Polo G’s “Bad Man” (Smooth Criminal) Is the Michael Jackson Remake You Didn’t Know You Needed

Paul Cantor
2 min readNov 17, 2021

I must admit, when I heard Polo G had re-worked Michael Jackson’s “Smooth Criminal” into a song of his own, my expectations were low. This had nothing to do with Polo G, whose music I tend to like, but rather the original track, a classic in every way imaginable.

“Smooth Criminal” is 80s pop music on steroids, with its hard drum beat, big synthesizer swells, and MJ’s iconic falsetto — “Annie are you okay, are you okay Annie?”

But the most notable element of “Smooth Criminal,” the part which I think everyone knows, is the bass line. There are so many ways that, if you flip it wrong, that bass line can come off sounding cheesy. Produced by Travis Sayles & Khaled Rohaim, “Bad Man” flips the bass melody, adding what sounds — to me at least — like an extra note, and speeding up the drum track so it sounds more like something from 2 Live Crew than the Jacksons.

Then the lyrics: predictably, tough talk (“Mama told me, “I don’t care if you scared/ Go in for the kill, if they try, you better fight back”), more posturing than MJ’s song, which was less about himself than someone else, the legendary “Annie” (code for Resusci Anne, the doll that emergency workers learn to perform CPR on, asking “Annie, are you okay?”).

But music is one of those things, when it works you just can’t explain why. There’s a certain energy that gets captured, and it can happen in two minutes, like the Polo G song, or it can happen for nine minutes, like Michael’s original video, one of nine short films he made for Moonwalker, the 1988 companion film that went along with Bad.

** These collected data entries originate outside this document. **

File: src/rtl/pipe_pkg.sv
// Shared slice state encoding and occupancy-width helper for the elastic pipeline chain.
package pipe_pkg;

  typedef enum logic [1:0] {
    EMPTY = 2'd0,
    ONE   = 2'd1,
    TWO   = 2'd2
  } slice_state_t;

  // Counter width sized for the larger (skid) capacity so both builds share one port width.
  function automatic int unsigned cntWidth(input int unsigned stages);
    return $clog2(2 * stages + 1);
  endfunction

endpackage

File: src/rtl/pipe_slice.sv
// One elastic slice: a 2-entry skid buffer with PIPE_SKID_EN, else a single valid/data register.
module pipe_slice
  import pipe_pkg::*;
#(
  parameter int unsigned WIDTH = 70
) (
  input  logic             clk,
  input  logic             reset,
  input  logic             flush,
  input  logic             in_valid,
  output logic             in_ready,
  input  logic [WIDTH-1:0] in_data,
  output logic             out_valid,
  input  logic             out_ready,
  output logic [WIDTH-1:0] out_data
);

`ifdef PIPE_SKID_EN
  slice_state_t     state;
  logic [WIDTH-1:0] skidData;
  logic             inFire;
  logic             outFire;

  assign inFire  = in_valid & in_ready;
  assign outFire = out_valid & out_ready;

  // out_data is the main entry; in_ready and out_valid are registered alongside the state.
  always_ff @(posedge clk or posedge reset) begin
    if (reset) begin
      state     <= EMPTY;
      out_data  <= '0;
      skidData  <= '0;
      in_ready  <= 1'b1;
      out_valid <= 1'b0;
    end else if (flush) begin
      state     <= EMPTY;
      in_ready  <= 1'b1;
      out_valid <= 1'b0;
    end else begin
      case (state)
        EMPTY: begin
          if (inFire) begin
            state     <= ONE;
            out_data  <= in_data;
            out_valid <= 1'b1;
          end
        end
        ONE: begin
          if (inFire && !outFire) begin
            state    <= TWO;
            skidData <= in_data;
            in_ready <= 1'b0;
          end else if (outFire && !inFire) begin
            state     <= EMPTY;
            out_valid <= 1'b0;
          end else if (inFire && outFire) begin
            out_data <= in_data;
          end
        end
        TWO: begin
          if (outFire) begin
            state    <= ONE;
            out_data <= skidData;
            in_ready <= 1'b1;
          end
        end
        default: begin
          state     <= EMPTY;
          in_ready  <= 1'b1;
          out_valid <= 1'b0;
        end
      endcase
    end
  end
`else
  // Ready ripples combinationally from downstream when this slice is occupied.
  assign in_ready = ~out_valid | out_ready;

  always_ff @(posedge clk or posedge reset) begin
    if (reset) begin
      out_valid <= 1'b0;
      out_data  <= '0;
    end else if (flush) begin
      out_valid <= 1'b0;
    end else if (in_ready) begin
      out_valid <= in_valid;
      if (in_valid) out_data <= in_data;
    end
  end
`endif

endmodule
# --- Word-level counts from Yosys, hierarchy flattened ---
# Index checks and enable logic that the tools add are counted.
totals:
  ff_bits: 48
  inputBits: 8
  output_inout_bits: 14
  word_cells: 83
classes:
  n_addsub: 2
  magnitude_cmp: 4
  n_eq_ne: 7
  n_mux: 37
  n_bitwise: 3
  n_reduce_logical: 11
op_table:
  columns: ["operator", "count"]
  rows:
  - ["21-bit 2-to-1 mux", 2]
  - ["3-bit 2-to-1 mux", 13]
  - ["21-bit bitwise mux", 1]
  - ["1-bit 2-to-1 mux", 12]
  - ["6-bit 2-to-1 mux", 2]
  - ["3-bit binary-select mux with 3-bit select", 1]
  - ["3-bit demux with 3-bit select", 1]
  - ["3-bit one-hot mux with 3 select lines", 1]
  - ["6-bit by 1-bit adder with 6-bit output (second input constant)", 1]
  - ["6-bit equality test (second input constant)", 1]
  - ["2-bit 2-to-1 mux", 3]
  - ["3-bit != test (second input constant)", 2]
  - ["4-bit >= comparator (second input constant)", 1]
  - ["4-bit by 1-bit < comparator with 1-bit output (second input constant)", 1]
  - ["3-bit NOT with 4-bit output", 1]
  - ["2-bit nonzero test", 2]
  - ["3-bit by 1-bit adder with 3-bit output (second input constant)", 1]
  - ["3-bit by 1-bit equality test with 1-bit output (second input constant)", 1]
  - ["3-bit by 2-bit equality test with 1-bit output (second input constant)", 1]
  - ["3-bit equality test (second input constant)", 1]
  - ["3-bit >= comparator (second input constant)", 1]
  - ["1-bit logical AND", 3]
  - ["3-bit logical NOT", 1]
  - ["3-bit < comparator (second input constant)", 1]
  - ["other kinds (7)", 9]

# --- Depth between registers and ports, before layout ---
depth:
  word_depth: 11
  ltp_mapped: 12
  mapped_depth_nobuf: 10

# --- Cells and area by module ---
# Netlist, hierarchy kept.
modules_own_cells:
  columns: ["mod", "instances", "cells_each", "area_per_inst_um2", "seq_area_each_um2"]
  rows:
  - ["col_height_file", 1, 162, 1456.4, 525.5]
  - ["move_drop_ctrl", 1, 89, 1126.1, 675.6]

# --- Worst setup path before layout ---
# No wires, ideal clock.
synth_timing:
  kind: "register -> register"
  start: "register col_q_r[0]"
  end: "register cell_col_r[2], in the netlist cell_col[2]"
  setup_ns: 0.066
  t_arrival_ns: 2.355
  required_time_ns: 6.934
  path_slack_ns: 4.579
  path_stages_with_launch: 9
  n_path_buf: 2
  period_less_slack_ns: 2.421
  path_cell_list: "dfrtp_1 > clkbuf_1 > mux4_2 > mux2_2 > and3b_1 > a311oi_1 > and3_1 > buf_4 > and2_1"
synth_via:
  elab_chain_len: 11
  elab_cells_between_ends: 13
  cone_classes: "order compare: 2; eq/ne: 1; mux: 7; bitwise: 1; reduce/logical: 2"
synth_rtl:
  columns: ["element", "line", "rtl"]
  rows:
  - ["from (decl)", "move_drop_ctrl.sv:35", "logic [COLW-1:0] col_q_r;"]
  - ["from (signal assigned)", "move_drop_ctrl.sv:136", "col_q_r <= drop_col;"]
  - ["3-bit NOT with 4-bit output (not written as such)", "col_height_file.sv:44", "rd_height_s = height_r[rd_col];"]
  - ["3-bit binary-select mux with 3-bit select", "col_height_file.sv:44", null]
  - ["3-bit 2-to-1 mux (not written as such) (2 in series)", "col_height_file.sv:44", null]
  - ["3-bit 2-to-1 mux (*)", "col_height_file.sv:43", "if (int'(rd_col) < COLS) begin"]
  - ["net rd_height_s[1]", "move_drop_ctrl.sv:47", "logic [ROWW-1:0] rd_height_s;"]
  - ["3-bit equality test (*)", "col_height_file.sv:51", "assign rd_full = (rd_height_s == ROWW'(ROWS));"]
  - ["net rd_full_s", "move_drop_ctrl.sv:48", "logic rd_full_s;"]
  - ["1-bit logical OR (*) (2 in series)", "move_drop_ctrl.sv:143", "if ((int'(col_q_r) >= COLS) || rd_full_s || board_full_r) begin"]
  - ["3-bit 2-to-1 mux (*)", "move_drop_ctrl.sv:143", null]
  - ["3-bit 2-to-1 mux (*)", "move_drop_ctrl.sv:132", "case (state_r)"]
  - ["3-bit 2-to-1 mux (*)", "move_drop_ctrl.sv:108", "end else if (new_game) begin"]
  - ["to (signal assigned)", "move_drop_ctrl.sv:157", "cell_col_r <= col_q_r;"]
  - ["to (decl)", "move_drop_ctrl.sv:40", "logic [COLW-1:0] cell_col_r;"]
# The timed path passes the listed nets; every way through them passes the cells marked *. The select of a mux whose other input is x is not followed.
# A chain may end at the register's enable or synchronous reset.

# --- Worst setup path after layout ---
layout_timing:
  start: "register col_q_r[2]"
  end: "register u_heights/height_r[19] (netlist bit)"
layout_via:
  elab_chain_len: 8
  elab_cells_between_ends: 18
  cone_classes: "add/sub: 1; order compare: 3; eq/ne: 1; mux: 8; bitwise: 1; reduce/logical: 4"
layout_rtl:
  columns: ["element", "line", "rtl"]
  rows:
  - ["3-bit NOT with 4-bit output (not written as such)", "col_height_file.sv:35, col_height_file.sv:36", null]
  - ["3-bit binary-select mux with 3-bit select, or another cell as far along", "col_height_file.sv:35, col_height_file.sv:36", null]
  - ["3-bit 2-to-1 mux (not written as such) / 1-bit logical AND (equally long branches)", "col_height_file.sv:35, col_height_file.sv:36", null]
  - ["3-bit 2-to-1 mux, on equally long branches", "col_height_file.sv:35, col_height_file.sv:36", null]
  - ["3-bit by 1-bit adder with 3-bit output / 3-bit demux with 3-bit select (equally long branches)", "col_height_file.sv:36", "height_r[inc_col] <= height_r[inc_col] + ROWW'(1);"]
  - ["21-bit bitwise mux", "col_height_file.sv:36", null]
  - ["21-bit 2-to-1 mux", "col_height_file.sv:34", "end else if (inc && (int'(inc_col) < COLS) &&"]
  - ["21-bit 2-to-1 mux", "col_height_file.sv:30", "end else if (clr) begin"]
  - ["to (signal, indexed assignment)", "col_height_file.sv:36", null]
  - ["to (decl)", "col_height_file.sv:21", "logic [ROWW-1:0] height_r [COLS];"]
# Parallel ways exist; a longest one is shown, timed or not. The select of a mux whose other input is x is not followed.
$ cat src/rtl/bin_to_bcd_converter.sv
// -----------------------------------------------------------------------------
// bin_to_bcd_converter
//
// Sequential binary-to-BCD converter (shift-and-add-3, "double dabble").
// It takes an unsigned operand and produces four BCD digits for the four-digit
// seven-segment display. The digits are held stable between conversions, so
// the display never shows intermediate accumulator values. Operands above 9999
// saturate the display to 9999 and raise ovf.
//
// Ports
//   clk    : system clock, rising edge
//   clr    : asynchronous active-low reset
//   start  : conversion request, sampled only when idle
//   bin    : unsigned operand [BIN_W-1:0], sampled on the accepting edge
//   busy   : high while a conversion is in progress (BIN_W+1 cycles)
//   done   : one-cycle pulse when new digits are valid
//   ovf    : last converted operand was greater than 9999
//   dig1   : thousands digit (leftmost)
//   dig2   : hundreds digit
//   dig3   : tens digit
//   dig4   : ones digit (rightmost)
// -----------------------------------------------------------------------------
module bin_to_bcd_converter #(
    parameter int BIN_W = 14
) (
    input  logic             clk,
    input  logic             clr,
    input  logic             start,
    input  logic [BIN_W-1:0] bin,
    output logic             busy,
    output logic             done,
    output logic             ovf,
    output logic [3:0]       dig1,
    output logic [3:0]       dig2,
    output logic [3:0]       dig3,
    output logic [3:0]       dig4
);

    typedef enum logic [1:0] {
        IDLE   = 2'd0,
        SHIFT  = 2'd1,
        COMMIT = 2'd2
    } state_t;

    localparam logic [3:0] CNT_INIT = 4'(BIN_W);

    state_t           state_r, state_s;
    logic [BIN_W-1:0] opnd_r, opnd_s;
    logic [15:0]      acc_r, acc_s;
    logic [15:0]      acc_adj_s;
    logic [3:0]       cnt_r, cnt_s;
    logic             pend_ovf_r, pend_ovf_s;
    logic             busy_r, busy_s;
    logic             done_r, done_s;
    logic             ovf_r, ovf_s;
    logic [15:0]      digs_r, digs_s;

    // Add 3 to every BCD nibble that is 5 or more, all nibbles in parallel.
    function automatic logic [15:0] dabble_adjust(input logic [15:0] a);
        logic [15:0] r;
        r = a;
        for (int i = 0; i < 4; i++) begin
            if (a[i*4 +: 4] >= 4'd5) begin
                r[i*4 +: 4] = a[i*4 +: 4] + 4'd3;
            end else begin
                r[i*4 +: 4] = a[i*4 +: 4];
            end
        end
        return r;
    endfunction

    assign acc_adj_s = dabble_adjust(acc_r);

    // Next-state logic of the conversion sequencer.
    always_comb begin
        state_s = state_r;
        case (state_r)
            IDLE: begin
                if (start) begin
                    state_s = SHIFT;
                end else begin
                    state_s = IDLE;
                end
            end
            SHIFT: begin
                // Leave SHIFT on the edge where the counter runs 1 -> 0.
                if (cnt_r == 4'd1) begin
                    state_s = COMMIT;
                end else begin
                    state_s = SHIFT;
                end
            end
            COMMIT:  state_s = IDLE;
            default: state_s = IDLE;
        endcase
    end

    // Next values of the datapath and the registered outputs.
    always_comb begin
        opnd_s     = opnd_r;
        acc_s      = acc_r;
        cnt_s      = cnt_r;
        pend_ovf_s = pend_ovf_r;
        busy_s     = busy_r;
        done_s     = 1'b0;
        ovf_s      = ovf_r;
        digs_s     = digs_r;
        case (state_r)
            IDLE: begin
                if (start) begin
                    opnd_s     = bin;
                    acc_s      = 16'd0;
                    cnt_s      = CNT_INIT;
                    pend_ovf_s = (32'(bin) > 32'd9999);
                    busy_s     = 1'b1;
                end else begin
                    busy_s     = busy_r;
                end
            end
            SHIFT: begin
                // Adjusted accumulator and operand shift left as one register;
                // the fifth-digit carry falls off the top.
                {acc_s, opnd_s} = {acc_adj_s, opnd_r} << 1;
                cnt_s           = cnt_r - 4'd1;
            end
            COMMIT: begin
                if (pend_ovf_r) begin
                    digs_s = 16'h9999;
                end else begin
                    digs_s = acc_r;
                end
                ovf_s  = pend_ovf_r;
                done_s = 1'b1;
                busy_s = 1'b0;
            end
            default: begin
                busy_s = 1'b0;
            end
        endcase
    end

    // State register.
    always_ff @(posedge clk or negedge clr) begin
        if (!clr) begin
            state_r <= IDLE;
        end else begin
            state_r <= state_s;
        end
    end

    // Datapath and output registers; a reset aborts any conversion in flight.
    always_ff @(posedge clk or negedge clr) begin
        if (!clr) begin
            opnd_r     <= '0;
            acc_r      <= 16'd0;
            cnt_r      <= 4'd0;
            pend_ovf_r <= 1'b0;
            busy_r     <= 1'b0;
            done_r     <= 1'b0;
            ovf_r      <= 1'b0;
            digs_r     <= 16'd0;
        end else begin
            opnd_r     <= opnd_s;
            acc_r      <= acc_s;
            cnt_r      <= cnt_s;
            pend_ovf_r <= pend_ovf_s;
            busy_r     <= busy_s;
            done_r     <= done_s;
            ovf_r      <= ovf_s;
            digs_r     <= digs_s;
        end
    end

    assign busy = busy_r;
    assign done = done_r;
    assign ovf  = ovf_r;
    assign dig1 = digs_r[15:12];
    assign dig2 = digs_r[11:8];
    assign dig3 = digs_r[7:4];
    assign dig4 = digs_r[3:0];

endmodule

$ cat config.mk
export PLATFORM = sky130hd
export DESIGN_NAME = bin_to_bcd_converter
export DESIGN_NICKNAME = d
export VERILOG_FILES = /design/src/rtl/bin_to_bcd_converter.sv
export SDC_FILE = /design/constraint.sdc
export NUM_CORES = 1
export LEC_CHECK = 0
export ABC_AREA = 1
export BUFFER_PORTS_ARGS = -buffer_cell sky130_fd_sc_hd__buf_2
export CAP_MARGIN = 20
export CELL_PAD_IN_SITES_DETAIL_PLACEMENT = 0
export CELL_PAD_IN_SITES_GLOBAL_PLACEMENT = 1
export CORE_ASPECT_RATIO = 0.6
export CORE_UTILIZATION = 46
export DETAILED_ROUTE_END_ITERATION = 12
export PLACE_DENSITY_LB_ADDON = 0.1
export SLEW_MARGIN = 5
export SYNTH_ARGS = -nofsm -noshare
export SYNTH_HDL_FRONTEND = slang
export SYNTH_SLANG_ARGS = --single-unit
$ cat constraint.sdc
create_clock -name clk -period 2.27 [get_ports clk]
set_input_delay 0.1135 -clock clk [delete_from_list [all_inputs] [get_ports clk]]
set_output_delay 0.1135 -clock clk [all_outputs]
set_load 0.01 [all_outputs]
==> results of run 1 <==
## power by group
part	switching (uW)	internal [uW]	total, uW
clock	304	211	515
sequential	267	1380	1640
combinational	1020	581	1600
## worst max-delay path by stage
stage,slack [ps],cells past startpoint,start,to
after floorplan,1120,8,acc_r[8],acc_r[10]
after global placement,690,4,state_r[1],acc_r[4]
after detailed placement,630,4,state_r[1],acc_r[4]
after CTS,600,4,state_r[1],acc_r[4]
after global routing,460,4,state_r[1],acc_r[4]
final,650,4,state_r[1],acc_r[4]
## cells in the final DEF (no fill, tap or decap), types with 5 or more instances in the layout
cell type / synthesis / layout
o21ai_0: 15 / 15
o21ai_1: 10 / 10
clkbuf_8: 0 / 5
ha_1: 10 / 10
nor2_1: 18 / 18
buf_2: 3 / 35
nand3_1: 31 / 31
dfrtp_1: 56 / 56
nand4_1: 8 / 8
a21oi_1: 11 / 11
nand2_1: 105 / 105
inv_1: 32 / 32
inv_2: 5 / 5
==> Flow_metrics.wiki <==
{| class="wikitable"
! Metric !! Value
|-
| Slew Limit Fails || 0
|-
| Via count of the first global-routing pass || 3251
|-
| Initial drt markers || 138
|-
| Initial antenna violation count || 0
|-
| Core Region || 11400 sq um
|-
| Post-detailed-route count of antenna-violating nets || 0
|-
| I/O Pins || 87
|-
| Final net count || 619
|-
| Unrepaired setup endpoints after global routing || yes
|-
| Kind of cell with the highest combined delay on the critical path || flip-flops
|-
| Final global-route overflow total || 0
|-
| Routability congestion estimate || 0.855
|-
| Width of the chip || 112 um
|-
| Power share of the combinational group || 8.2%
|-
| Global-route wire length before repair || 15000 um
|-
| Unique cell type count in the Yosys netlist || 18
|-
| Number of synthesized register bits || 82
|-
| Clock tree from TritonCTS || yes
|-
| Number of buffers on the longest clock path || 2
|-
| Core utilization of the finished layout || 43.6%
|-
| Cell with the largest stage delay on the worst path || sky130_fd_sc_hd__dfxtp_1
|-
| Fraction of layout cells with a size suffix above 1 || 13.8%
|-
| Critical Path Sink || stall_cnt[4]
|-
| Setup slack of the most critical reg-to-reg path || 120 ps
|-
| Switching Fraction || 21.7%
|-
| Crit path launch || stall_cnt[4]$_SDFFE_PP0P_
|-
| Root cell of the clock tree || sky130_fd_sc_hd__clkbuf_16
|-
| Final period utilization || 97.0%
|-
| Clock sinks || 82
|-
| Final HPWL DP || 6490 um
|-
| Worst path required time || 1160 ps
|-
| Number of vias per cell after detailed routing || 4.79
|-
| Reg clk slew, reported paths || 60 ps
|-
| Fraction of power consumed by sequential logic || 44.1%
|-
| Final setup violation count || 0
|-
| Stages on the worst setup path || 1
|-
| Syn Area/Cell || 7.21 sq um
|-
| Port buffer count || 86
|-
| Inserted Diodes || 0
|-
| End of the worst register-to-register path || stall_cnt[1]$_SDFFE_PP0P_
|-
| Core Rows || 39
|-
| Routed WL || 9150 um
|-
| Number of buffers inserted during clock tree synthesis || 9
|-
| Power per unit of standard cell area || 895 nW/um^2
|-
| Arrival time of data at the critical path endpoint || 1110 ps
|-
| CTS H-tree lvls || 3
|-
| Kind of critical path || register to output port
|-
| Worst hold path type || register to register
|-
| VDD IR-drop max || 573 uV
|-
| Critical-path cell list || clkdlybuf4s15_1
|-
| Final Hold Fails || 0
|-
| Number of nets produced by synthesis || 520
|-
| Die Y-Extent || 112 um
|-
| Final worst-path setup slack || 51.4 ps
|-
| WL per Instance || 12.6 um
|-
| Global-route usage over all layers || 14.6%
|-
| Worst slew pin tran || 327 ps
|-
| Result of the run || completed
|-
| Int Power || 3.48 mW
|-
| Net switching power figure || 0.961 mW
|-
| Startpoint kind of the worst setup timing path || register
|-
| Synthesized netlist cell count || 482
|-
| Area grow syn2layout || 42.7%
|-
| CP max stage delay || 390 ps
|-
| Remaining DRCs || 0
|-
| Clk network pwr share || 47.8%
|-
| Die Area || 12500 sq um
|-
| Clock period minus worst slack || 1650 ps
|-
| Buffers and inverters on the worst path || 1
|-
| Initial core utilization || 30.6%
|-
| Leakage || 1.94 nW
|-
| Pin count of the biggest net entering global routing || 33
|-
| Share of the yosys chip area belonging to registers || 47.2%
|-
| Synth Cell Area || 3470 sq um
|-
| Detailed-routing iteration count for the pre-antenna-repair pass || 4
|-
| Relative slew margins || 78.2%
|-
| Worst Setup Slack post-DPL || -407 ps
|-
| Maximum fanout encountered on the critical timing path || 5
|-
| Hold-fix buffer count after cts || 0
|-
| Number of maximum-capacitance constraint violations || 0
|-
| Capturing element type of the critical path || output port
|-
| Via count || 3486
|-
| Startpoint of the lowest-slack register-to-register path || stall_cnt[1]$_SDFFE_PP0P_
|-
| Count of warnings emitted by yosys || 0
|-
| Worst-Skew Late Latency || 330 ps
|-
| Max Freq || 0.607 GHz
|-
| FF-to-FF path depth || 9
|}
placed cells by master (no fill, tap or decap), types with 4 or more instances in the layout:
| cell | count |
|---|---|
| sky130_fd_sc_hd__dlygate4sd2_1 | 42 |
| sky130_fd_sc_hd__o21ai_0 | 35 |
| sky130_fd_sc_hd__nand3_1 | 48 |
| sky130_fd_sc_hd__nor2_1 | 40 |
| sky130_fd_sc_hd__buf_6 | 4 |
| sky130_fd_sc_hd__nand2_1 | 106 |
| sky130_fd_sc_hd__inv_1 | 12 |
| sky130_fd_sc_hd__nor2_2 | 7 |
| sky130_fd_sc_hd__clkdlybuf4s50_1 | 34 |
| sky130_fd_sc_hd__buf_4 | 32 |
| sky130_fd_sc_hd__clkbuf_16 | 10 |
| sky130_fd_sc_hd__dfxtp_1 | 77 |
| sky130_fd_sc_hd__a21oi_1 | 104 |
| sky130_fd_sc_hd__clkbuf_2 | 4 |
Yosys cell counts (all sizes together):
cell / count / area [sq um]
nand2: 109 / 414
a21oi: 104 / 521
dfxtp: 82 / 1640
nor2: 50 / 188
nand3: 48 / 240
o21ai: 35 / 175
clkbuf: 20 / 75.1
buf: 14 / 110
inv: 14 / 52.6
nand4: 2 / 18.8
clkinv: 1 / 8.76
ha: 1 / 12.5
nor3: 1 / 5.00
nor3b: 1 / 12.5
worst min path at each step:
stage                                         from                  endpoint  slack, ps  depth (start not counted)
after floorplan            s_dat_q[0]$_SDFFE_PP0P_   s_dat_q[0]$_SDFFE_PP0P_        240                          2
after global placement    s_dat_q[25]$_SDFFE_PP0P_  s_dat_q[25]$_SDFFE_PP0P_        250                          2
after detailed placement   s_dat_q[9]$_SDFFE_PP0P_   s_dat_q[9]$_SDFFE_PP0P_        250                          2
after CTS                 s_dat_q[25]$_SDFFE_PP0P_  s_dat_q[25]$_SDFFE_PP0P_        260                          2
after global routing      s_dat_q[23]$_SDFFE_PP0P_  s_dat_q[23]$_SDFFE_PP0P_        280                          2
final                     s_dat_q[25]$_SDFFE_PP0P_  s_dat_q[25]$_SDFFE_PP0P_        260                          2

Watching Michael’s video today, you have to marvel at the ingenuity, theatricality and ambition! Now, it is not uncommon for musician’s to make short films to accompany their albums, but to do it with MJ’s degree of scale is rare.

Still, there is a redeeming quality to Polo G’s video, an understated and albeit more simplified exploration of the same concept, through a slightly different, more affiliated lens (pay attention to the lyrics and the part in the video that gets blurred out).

Look, is “Bad Man” a song that will change the world? No. But few artists seem interested in that these days anyway. You take what you can get. And for that matter, there’s always MJ.

If you liked this article, please consider pre-ordering my first book: “Most Dope: The Extraordinary Life of Mac Miller,” in stores January 18th, 2022.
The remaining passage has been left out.